[Opening Records shown section]

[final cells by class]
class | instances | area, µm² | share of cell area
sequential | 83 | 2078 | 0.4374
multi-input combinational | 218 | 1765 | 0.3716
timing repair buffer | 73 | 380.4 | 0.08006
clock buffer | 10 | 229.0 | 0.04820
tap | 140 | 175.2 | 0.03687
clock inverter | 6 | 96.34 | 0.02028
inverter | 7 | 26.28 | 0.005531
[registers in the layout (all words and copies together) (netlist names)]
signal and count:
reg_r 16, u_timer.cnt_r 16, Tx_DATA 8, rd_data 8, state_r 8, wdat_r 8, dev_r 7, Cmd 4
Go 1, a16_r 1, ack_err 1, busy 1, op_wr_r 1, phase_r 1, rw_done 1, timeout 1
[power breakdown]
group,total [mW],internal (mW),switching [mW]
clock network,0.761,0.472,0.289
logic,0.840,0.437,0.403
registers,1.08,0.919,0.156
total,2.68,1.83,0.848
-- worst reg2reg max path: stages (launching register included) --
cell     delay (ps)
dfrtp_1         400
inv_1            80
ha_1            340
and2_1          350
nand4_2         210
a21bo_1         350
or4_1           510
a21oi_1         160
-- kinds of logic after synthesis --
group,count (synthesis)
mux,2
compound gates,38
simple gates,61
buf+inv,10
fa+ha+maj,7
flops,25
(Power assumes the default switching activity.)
===== src/rtl/rect_fill_engine_pkg.sv =====
// Shared frame-buffer geometry, colours, FSM encoding and helpers.
// Included by every rect_fill_engine file.
package rect_fill_engine_pkg;

  localparam int FB_AW       = 15;
  localparam int FB_DW       = 3;
  localparam int FB_SCREEN_X = 176;
  localparam int FB_GRID_W   = 80;
  localparam int FB_GRID_H   = 60;

  localparam logic [2:0] RED_VGA   = 3'b100;
  localparam logic [2:0] GREEN_VGA = 3'b010;
  localparam logic [2:0] BLUE_VGA  = 3'b001;

  localparam logic [1:0] ST_IDLE = 2'd0;
  localparam logic [1:0] ST_CLIP = 2'd1;
  localparam logic [1:0] ST_FILL = 2'd2;
  localparam logic [1:0] ST_DONE = 2'd3;

  typedef struct packed {
    logic [6:0] w_eff;
    logic [5:0] h_eff;
    logic       empty;
  } clip_t;

  // Multiply by a constant stride as a sum of shifted copies.
  function automatic logic [31:0] shift_add(
    input logic [31:0] a,
    input logic [31:0] k
  );
    logic [31:0] acc;
    acc = '0;
    for (int i = 0; i < 32; i++) begin
      if (k[i]) acc = acc + (a << i);
    end
    return acc;
  endfunction

  // Rooms go negative (bit 7) once the origin lies past the grid.
  function automatic clip_t clip_rect(
    input logic [6:0] x0,
    input logic [5:0] y0,
    input logic [6:0] w,
    input logic [5:0] h,
    input logic [7:0] gw,
    input logic [7:0] gh
  );
    logic [7:0] room_x;
    logic [7:0] room_y;
    clip_t      c;
    room_x  = gw - {1'b0, x0};
    room_y  = gh - {2'b00, y0};
    c.w_eff = ({1'b0, w} < room_x) ? w : room_x[6:0];
    c.h_eff = ({2'b00, h} < room_y) ? h : room_y[5:0];
    c.empty = (w == '0) || (h == '0)
           || (room_x == '0) || room_x[7]
           || (room_y == '0) || (room_y[7:6] != 2'b00);
    return c;
  endfunction

endpackage


===== src/rtl/rect_fill_engine_if.sv =====
// Command handshake plus frame-buffer write port of rect_fill_engine.
// The outline signal exists only with RECT_FILL_OUTLINE_EN.
interface rect_fill_engine_if
  import rect_fill_engine_pkg::*;
#(
  parameter int AW = FB_AW,
  parameter int DW = FB_DW
);

  logic          start;
  logic [6:0]    x0;
  logic [5:0]    y0;
  logic [6:0]    w;
  logic [5:0]    h;
  logic [DW-1:0] color;
`ifdef RECT_FILL_OUTLINE_EN
  logic          outline;
`endif
  logic          busy;
  logic          done;
  logic [AW-1:0] mem_px_addr;
  logic [DW-1:0] mem_px_data;
  logic          px_wr;

  modport slave (
`ifdef RECT_FILL_OUTLINE_EN
    input  outline,
`endif
    input  start, x0, y0, w, h, color,
    output busy, done,
    output mem_px_addr, mem_px_data, px_wr
  );

  modport master (
`ifdef RECT_FILL_OUTLINE_EN
    output outline,
`endif
    output start, x0, y0, w, h, color,
    input  busy, done,
    input  mem_px_addr, mem_px_data, px_wr
  );

endinterface
File: config.mk
export PLATFORM = sky130hd
export DESIGN_NAME = cdb_arbiter
export DESIGN_NICKNAME = d
export VERILOG_FILES = /design/src/rtl/cdb_pkg.sv /design/src/rtl/cdb_fifo.sv /design/src/rtl/cdb_arbiter.sv
export SDC_FILE = /design/constraint.sdc
export NUM_CORES = 1
export LEC_CHECK = 0
export CAP_MARGIN = 30
export CORE_MARGIN = 3
export CORE_UTILIZATION = 57
export DETAILED_ROUTE_END_ITERATION = 8
export GPL_TIMING_DRIVEN = 1
export PLACE_DENSITY = 0.95
export SLEW_MARGIN = 20
export SYNTH_ARGS = -nofsm -noshare
export SYNTH_HDL_FRONTEND = slang
export SYNTH_HIERARCHICAL = 1
export SYNTH_SLANG_ARGS = --single-unit
File: constraint.sdc
create_clock -name clk -period 10.6 [get_ports clk]
set_input_delay 2.65 -clock clk [delete_from_list [all_inputs] [get_ports clk]]
set_output_delay 2.65 -clock clk [all_outputs]
set_load 0.01 [all_outputs]
File: src/rtl/cdb_pkg.sv
// Shared types and constants for the common-data-bus arbiter.
package cdb_pkg;

  localparam int TAG_W_DEF  = 3;
  localparam int DATA_W_DEF = 32;

  localparam logic SRC_ALU = 1'b0;
  localparam logic SRC_MEM = 1'b1;

  localparam logic [TAG_W_DEF-1:0] TAG_NONE = '0;

  typedef struct packed {
    logic [TAG_W_DEF-1:0]  tag;
    logic [DATA_W_DEF-1:0] data;
  } cdb_entry_t;

endpackage

File: src/rtl/cdb_fifo.sv
// Small per-source result FIFO: head/tail pointers wrapping modulo DEPTH, a
// registered count, and a synchronous clear used for mispredict flush.
module cdb_fifo
  import cdb_pkg::*;
#(
  parameter int DEPTH = 2,
  parameter int W     = $bits(cdb_entry_t)
) (
  input  logic                       clk,
  input  logic                       rst_n,
  input  logic                       clear,
  input  logic                       push,
  input  logic [W-1:0]               push_data,
  input  logic                       pop,
  output logic [W-1:0]               head,
  output logic [$clog2(DEPTH+1)-1:0] count,
  output logic                       full,
  output logic                       empty
);

  localparam int CNT_W = $clog2(DEPTH+1);
  localparam int PTR_W = (DEPTH > 1) ? $clog2(DEPTH) : 1;
  localparam logic [PTR_W-1:0] PTR_LAST = PTR_W'(DEPTH - 1);
  localparam logic [CNT_W-1:0] CNT_FULL = CNT_W'(DEPTH);

  logic [W-1:0]     storage [DEPTH];
  logic [PTR_W-1:0] head_ptr;
  logic [PTR_W-1:0] tail_ptr;
  logic             do_push;
  logic             do_pop;

  function automatic logic [PTR_W-1:0] next_ptr(input logic [PTR_W-1:0] p);
    return (p == PTR_LAST) ? '0 : p + 1'b1;
  endfunction

  assign full    = (count == CNT_FULL);
  assign empty   = (count == '0);
  assign do_push = push && !full;
  assign do_pop  = pop && !empty;
  assign head    = storage[head_ptr];

  always_ff @(posedge clk) begin
    if (!rst_n || clear) begin
      head_ptr <= '0;
      tail_ptr <= '0;
      count    <= '0;
    end else begin
      if (do_push) tail_ptr <= next_ptr(tail_ptr);
      if (do_pop)  head_ptr <= next_ptr(head_ptr);
      case ({do_push, do_pop})
        2'b10:   count <= count + 1'b1;
        2'b01:   count <= count - 1'b1;
        default: count <= count;
      endcase
    end
  end

  // Payload storage carries no reset; only the pointers define validity.
  always_ff @(posedge clk) begin
    if (rst_n && !clear && do_push) storage[tail_ptr] <= push_data;
  end

endmodule
===== src/rtl/peri_timer_irq_pkg.sv =====
// Shared definitions for the peripheral timer/interrupt block: register map,
// CTRL bit positions, handshake FSM encoding and a byte-strobe merge helper.
package peri_timer_irq_pkg;

    localparam logic [4:0] OFF_CTRL      = 5'h00;
    localparam logic [4:0] OFF_LOAD      = 5'h04;
    localparam logic [4:0] OFF_COUNT     = 5'h08;
    localparam logic [4:0] OFF_STATUS    = 5'h0C;
    localparam logic [4:0] OFF_SWIRQ_SET = 5'h10;
    localparam logic [4:0] OFF_SWIRQ_CLR = 5'h14;

    localparam logic [31:0] WIN_BYTES = 32'd32;

    localparam int CTRL_EN          = 0;
    localparam int CTRL_AUTO_RELOAD = 1;
    localparam int CTRL_IRQ_EN      = 2;
    localparam int CTRL_W           = 3;

    typedef enum logic [1:0] {
        ST_IDLE = 2'd0,
        ST_ACK  = 2'd1,
        ST_GAP  = 2'd2
    } hs_state_t;

    function automatic logic [31:0] strb_merge(input logic [31:0] cur,
                                               input logic [31:0] wd,
                                               input logic [3:0]  strb);
        logic [31:0] res;
        res = cur;
        for (int b = 0; b < 4; b++) begin
            if (strb[b]) res[b*8 +: 8] = wd[b*8 +: 8];
        end
        return res;
    endfunction

endpackage


===== src/rtl/peri_timer_core.sv =====
// Free-running timer: COUNT increments while enabled, matches against LOAD,
// then either reloads to 0 or stops. Bus writes override the timer step.
module peri_timer_core
    import peri_timer_irq_pkg::*;
(
    input  logic              clk,
    input  logic              resetn,
    input  logic              ctrl_we,
    input  logic              load_we,
    input  logic              count_we,
    input  logic              pend_clr,
    input  logic [31:0]       wdata,
    input  logic [3:0]        wstrb,
    output logic [CTRL_W-1:0] ctrl,
    output logic [31:0]       load,
    output logic [31:0]       count,
    output logic              pend
);

    logic [CTRL_W-1:0] ctrl_nxt;
    logic [31:0]       count_nxt;
    logic              pend_set;

    always_comb begin
        ctrl_nxt  = ctrl;
        count_nxt = count;
        pend_set  = 1'b0;
        if (ctrl[CTRL_EN]) begin
            if (count == load) begin
                pend_set = 1'b1;
                if (ctrl[CTRL_AUTO_RELOAD]) count_nxt = '0;
                else                        ctrl_nxt[CTRL_EN] = 1'b0;
            end else begin
                count_nxt = count + 32'd1;
            end
        end
        // all CTRL bits live in byte lane 0
        if (ctrl_we && wstrb[0]) ctrl_nxt  = wdata[CTRL_W-1:0];
        else if (ctrl_we)        ctrl_nxt  = ctrl;
        if (count_we)            count_nxt = strb_merge(count, wdata, wstrb);
    end

    always_ff @(posedge clk or negedge resetn) begin
        if (!resetn) begin
            ctrl  <= '0;
            load  <= '0;
            count <= '0;
            pend  <= 1'b0;
        end else begin
            ctrl  <= ctrl_nxt;
            count <= count_nxt;
            if (load_we) load <= strb_merge(load, wdata, wstrb);
            // an expiry in the same cycle as a clear keeps PEND set
            pend  <= pend_set | (pend & ~pend_clr);
        end
    end

endmodule


===== src/rtl/peri_timer_irq.sv =====
// Memory-mapped timer and software interrupt controller with an
// IDLE/ACK/GAP request handshake and a registered interrupt bitmap.
module peri_timer_irq
    import peri_timer_irq_pkg::*;
#(
    parameter logic [31:0] BASE_ADDR     = 32'h1000_0000,
    parameter int unsigned TIMER_IRQ_BIT = 4
) (
    input  logic        clk,
    input  logic        resetn,
    input  logic        peri_rden,
    input  logic        peri_wren,
    input  logic [31:0] peri_addr,
    input  logic [31:0] peri_wdata,
    input  logic [3:0]  peri_wstrb,
    output logic [31:0] peri_rdata,
    output logic        peri_ready,
    output logic [31:0] irq_bitmap
);

    hs_state_t         state, state_nxt;
    logic [31:0]       off, rd_val, sw_pend, irq_nxt, wmask;
    logic [31:0]       tmr_load, tmr_count;
    logic [CTRL_W-1:0] tmr_ctrl;
    logic              tmr_pend;
    logic [4:0]        reg_off;
    logic              qual, in_win, accept, wr;
    logic              ctrl_we, load_we, count_we, pend_clr, sw_set_we, sw_clr_we;

    // top nibble 0 belongs to main memory and is never acknowledged here
    assign qual    = |peri_addr[31:28];
    assign off     = peri_addr - BASE_ADDR;
    assign in_win  = off < WIN_BYTES;
    assign reg_off = {off[4:2], 2'b00};
    assign accept  = (state == ST_IDLE) && (peri_rden || peri_wren) && qual;
    assign wr      = accept && peri_wren && in_win;
    assign wmask   = {{8{peri_wstrb[3]}}, {8{peri_wstrb[2]}},
                      {8{peri_wstrb[1]}}, {8{peri_wstrb[0]}}};

    assign ctrl_we   = wr && (reg_off == OFF_CTRL);
    assign load_we   = wr && (reg_off == OFF_LOAD);
    assign count_we  = wr && (reg_off == OFF_COUNT);
    assign pend_clr  = wr && (reg_off == OFF_STATUS) && peri_wstrb[0] && peri_wdata[0];
    assign sw_set_we = wr && (reg_off == OFF_SWIRQ_SET);
    assign sw_clr_we = wr && (reg_off == OFF_SWIRQ_CLR);

    peri_timer_core u_core (
        .clk      (clk),
        .resetn   (resetn),
        .ctrl_we  (ctrl_we),
        .load_we  (load_we),
        .count_we (count_we),
        .pend_clr (pend_clr),
        .wdata    (peri_wdata),
        .wstrb    (peri_wstrb),
        .ctrl     (tmr_ctrl),
        .load     (tmr_load),
        .count    (tmr_count),
        .pend     (tmr_pend)
    );

    always_comb begin
        state_nxt = state;
        case (state)
            ST_IDLE: if (accept) state_nxt = ST_ACK;
            ST_ACK:  state_nxt = ST_GAP;
            ST_GAP:  state_nxt = ST_IDLE;
            default: state_nxt = ST_IDLE;
        endcase
    end

    always_comb begin
        rd_val = '0;
        if (in_win) begin
            case (reg_off)
                OFF_CTRL:      rd_val = {{(32-CTRL_W){1'b0}}, tmr_ctrl};
                OFF_LOAD:      rd_val = tmr_load;
                OFF_COUNT:     rd_val = tmr_count;
                OFF_STATUS:    rd_val = {31'b0, tmr_pend};
                OFF_SWIRQ_SET: rd_val = sw_pend;
                OFF_SWIRQ_CLR: rd_val = sw_pend;
                default:       rd_val = '0;
            endcase
        end
    end

    always_comb begin
        irq_nxt                = sw_pend;
        irq_nxt[TIMER_IRQ_BIT] = tmr_pend & tmr_ctrl[CTRL_IRQ_EN];
        irq_nxt[2:0]           = 3'b0;
    end

    always_ff @(posedge clk or negedge resetn) begin
        if (!resetn) begin
            state      <= ST_IDLE;
            peri_rdata <= '0;
            sw_pend    <= '0;
            irq_bitmap <= '0;
        end else begin
            state      <= state_nxt;
            peri_rdata <= (accept && peri_rden) ? rd_val : 32'd0;
            irq_bitmap <= irq_nxt;
            if (sw_set_we)      sw_pend <= sw_pend | (peri_wdata & wmask);
            else if (sw_clr_we) sw_pend <= sw_pend & ~(peri_wdata & wmask);
        end
    end

    assign peri_ready = (state == ST_ACK);

endmodule


===== config.mk =====
export PLATFORM = sky130hd
export DESIGN_NAME = peri_timer_irq
export DESIGN_NICKNAME = d
export VERILOG_FILES = /design/src/rtl/peri_timer_irq_pkg.sv /design/src/rtl/peri_timer_core.sv /design/src/rtl/peri_timer_irq.sv
export SDC_FILE = /design/constraint.sdc
export NUM_CORES = 1
export LEC_CHECK = 0
export CAP_MARGIN = 20
export CORE_MARGIN = 8
export CORE_UTILIZATION = 54
export CTS_CLUSTER_SIZE = 20
export DETAILED_ROUTE_END_ITERATION = 10
export HOLD_SLACK_MARGIN = 0.1
export PLACE_DENSITY = 0.85
export SLEW_MARGIN = 20
export SYNTH_ARGS = -nofsm -noshare
export SYNTH_HDL_FRONTEND = slang
export SYNTH_HIERARCHICAL = 1
export SYNTH_SLANG_ARGS = --single-unit

===== constraint.sdc =====
create_clock -name clk -period 3.9 [get_ports clk]
set_input_delay 0.585 -clock clk [delete_from_list [all_inputs] [get_ports clk]]
set_output_delay 0.585 -clock clk [all_outputs]
set_load 0.01 [all_outputs]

[Closing Records shown section]

[Task statement] Search the records line by line for the word "period" and copy every line where it appears.

[Solved problem]
create_clock -name clk -period 10.6 [get_ports clk]
create_clock -name clk -period 3.9 [get_ports clk]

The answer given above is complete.